● **AIM OF THE EXERCISE**:
This exercise asks for a copy of each line in the records below with the word "input" in it.

● **LISTED RECORDS**:
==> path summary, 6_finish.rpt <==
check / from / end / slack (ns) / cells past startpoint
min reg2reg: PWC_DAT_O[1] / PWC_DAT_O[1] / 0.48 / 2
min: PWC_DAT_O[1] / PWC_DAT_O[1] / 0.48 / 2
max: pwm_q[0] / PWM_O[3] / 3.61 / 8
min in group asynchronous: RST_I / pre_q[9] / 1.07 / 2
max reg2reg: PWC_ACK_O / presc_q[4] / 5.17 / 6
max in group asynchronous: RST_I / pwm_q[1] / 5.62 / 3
--- src/rtl/cache_l1_controller.sv ---
// Private L1 data cache controller: direct-mapped MSI lines, bypass requests to the shared L2,
// and snoop handling for directory invalidate/fetch messages.
module cache_l1_controller #(
   parameter int unsigned NUM_LINES  = 4,
   parameter int unsigned ADDR_WIDTH = 8,
   parameter int unsigned DATA_WIDTH = 8
) (
   input  logic                  clk,
   input  logic                  reset,
   input  logic                  cpuReqValid,
   output logic                  cpuReqReady,
   input  logic                  cpuOp,
   input  logic [ADDR_WIDTH-1:0] cpuAddress,
   input  logic [DATA_WIDTH-1:0] cpuWriteData,
   output logic                  cpuRespValid,
   output logic [DATA_WIDTH-1:0] cpuReadData,
   output logic                  bypassValid,
   output logic [ADDR_WIDTH-1:0] addressBypass,
   output logic                  operationBypass,
   output logic [DATA_WIDTH-1:0] dataBypass,
   output logic                  dataWriteBack,
   input  logic                  fetchPresent,
   input  logic [DATA_WIDTH-1:0] fetchData,
   input  logic [2:0]            interconnectionMessage,
   input  logic [ADDR_WIDTH-1:0] snoopAddress,
   output logic                  snoopDataValid,
   output logic [DATA_WIDTH-1:0] snoopData
);

   localparam int unsigned IdxW = $clog2(NUM_LINES);
   localparam int unsigned TagW = ADDR_WIDTH - IdxW;

   localparam logic [1:0] LineInvalid  = 2'b00;
   localparam logic [1:0] LineShared   = 2'b10;
   localparam logic [1:0] LineModified = 2'b11;

   typedef enum logic [2:0] {StIdle, StLookup, StWriteback, StMissReq, StRespond} ctrlState_e;

   ctrlState_e stateQ, stateD;

   logic [1:0]            lineState [NUM_LINES];
   logic [TagW-1:0]       lineTag   [NUM_LINES];
   logic [DATA_WIDTH-1:0] lineData  [NUM_LINES];

   logic                  reqOp;
   logic [ADDR_WIDTH-1:0] reqAddress;
   logic [DATA_WIDTH-1:0] reqData;
   logic                  snoopValidQ;
   logic [DATA_WIDTH-1:0] snoopDataQ;

   logic [IdxW-1:0] reqIndex, snoopIndex;
   logic [TagW-1:0] reqTag, snoopTag;
   logic            hit, snoopHit, snoopSupply, snoopOnLookup, lookupWrite;

   assign reqIndex   = reqAddress[IdxW-1:0];
   assign reqTag     = reqAddress[ADDR_WIDTH-1:IdxW];
   assign snoopIndex = snoopAddress[IdxW-1:0];
   assign snoopTag   = snoopAddress[ADDR_WIDTH-1:IdxW];

   assign hit = (lineTag[reqIndex] == reqTag) && (lineState[reqIndex] != LineInvalid);

   // Only INV, FETCH and FETCH_INV act; 000 and 1xx are ignored.
   assign snoopHit = (interconnectionMessage == 3'b001 || interconnectionMessage == 3'b010 ||
                      interconnectionMessage == 3'b011) &&
                     (lineTag[snoopIndex] == snoopTag) && (lineState[snoopIndex] != LineInvalid);
   assign snoopSupply = snoopHit && interconnectionMessage[1] &&
                        (lineState[snoopIndex] == LineModified);

   assign snoopOnLookup = (stateQ == StLookup) && snoopHit && (snoopIndex == reqIndex);
   assign lookupWrite   = (stateQ == StLookup) && !snoopOnLookup && hit && reqOp &&
                          (lineState[reqIndex] == LineModified);

   assign snoopDataValid = snoopValidQ;
   assign snoopData      = snoopDataQ;

   always_comb begin
      stateD          = stateQ;
      cpuReqReady     = 1'b0;
      cpuRespValid    = 1'b0;
      cpuReadData     = '0;
      bypassValid     = 1'b0;
      addressBypass   = '0;
      operationBypass = 1'b0;
      dataBypass      = '0;
      dataWriteBack   = 1'b0;
      unique case (stateQ)
         StIdle: begin
            cpuReqReady = !reset;
            if (cpuReqValid && !reset) stateD = StLookup;
         end
         StLookup: begin
            // A snoop landing on the looked-up line changes its state, so look again.
            if (!snoopOnLookup) begin
               if (hit && !(reqOp && lineState[reqIndex] == LineShared)) begin
                  stateD = StRespond;
               end else if (!hit && lineState[reqIndex] == LineModified) begin
                  stateD = StWriteback;
               end else begin
                  stateD = StMissReq;
               end
            end
         end
         StWriteback: begin
            bypassValid     = 1'b1;
            dataWriteBack   = 1'b1;
            operationBypass = 1'b1;
            addressBypass   = {lineTag[reqIndex], reqIndex};
            dataBypass      = lineData[reqIndex];
            if (fetchPresent) stateD = StMissReq;
         end
         StMissReq: begin
            bypassValid     = 1'b1;
            operationBypass = reqOp;
            addressBypass   = reqAddress;
            dataBypass      = reqOp ? reqData : '0;
            if (fetchPresent) stateD = StRespond;
         end
         StRespond: begin
            cpuRespValid = 1'b1;
            cpuReadData  = lineData[reqIndex];
            stateD       = StIdle;
         end
         default: stateD = StIdle;
      endcase
   end

   always_ff @(posedge clk) begin
      if (reset) begin
         stateQ      <= StIdle;
         reqOp       <= 1'b0;
         reqAddress  <= '0;
         reqData     <= '0;
         snoopValidQ <= 1'b0;
         snoopDataQ  <= '0;
         for (int unsigned i = 0; i < NUM_LINES; i++) begin
            lineState[i] <= LineInvalid;
            lineTag[i]   <= '0;
            lineData[i]  <= '0;
         end
      end else begin
         stateQ <= stateD;
         if (stateQ == StIdle && cpuReqValid) begin
            reqOp      <= cpuOp;
            reqAddress <= cpuAddress;
            reqData    <= cpuWriteData;
         end
         snoopValidQ <= snoopSupply;
         snoopDataQ  <= snoopSupply ? lineData[snoopIndex] : '0;
         if (snoopHit) begin
            if (stateQ == StWriteback && snoopIndex == reqIndex) begin
               lineState[snoopIndex] <= LineInvalid;
            end else if (interconnectionMessage == 3'b010) begin
               if (lineState[snoopIndex] == LineModified) lineState[snoopIndex] <= LineShared;
            end else begin
               lineState[snoopIndex] <= LineInvalid;
            end
         end
         if (lookupWrite) lineData[reqIndex] <= reqData;
         if (stateQ == StWriteback && fetchPresent) lineState[reqIndex] <= LineInvalid;
         // Fill is written after the snoop update so it overwrites the old line.
         if (stateQ == StMissReq && fetchPresent) begin
            lineTag[reqIndex]   <= reqTag;
            lineData[reqIndex]  <= reqOp ? reqData : fetchData;
            lineState[reqIndex] <= reqOp ? LineModified : LineShared;
         end
      end
   end

endmodule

● **RESULT OF THE TASK**:
   input  logic                  clk,
   input  logic                  reset,
   input  logic                  cpuReqValid,
   input  logic                  cpuOp,
   input  logic [ADDR_WIDTH-1:0] cpuAddress,
   input  logic [DATA_WIDTH-1:0] cpuWriteData,
   input  logic                  fetchPresent,
   input  logic [DATA_WIDTH-1:0] fetchData,
   input  logic [2:0]            interconnectionMessage,
   input  logic [ADDR_WIDTH-1:0] snoopAddress,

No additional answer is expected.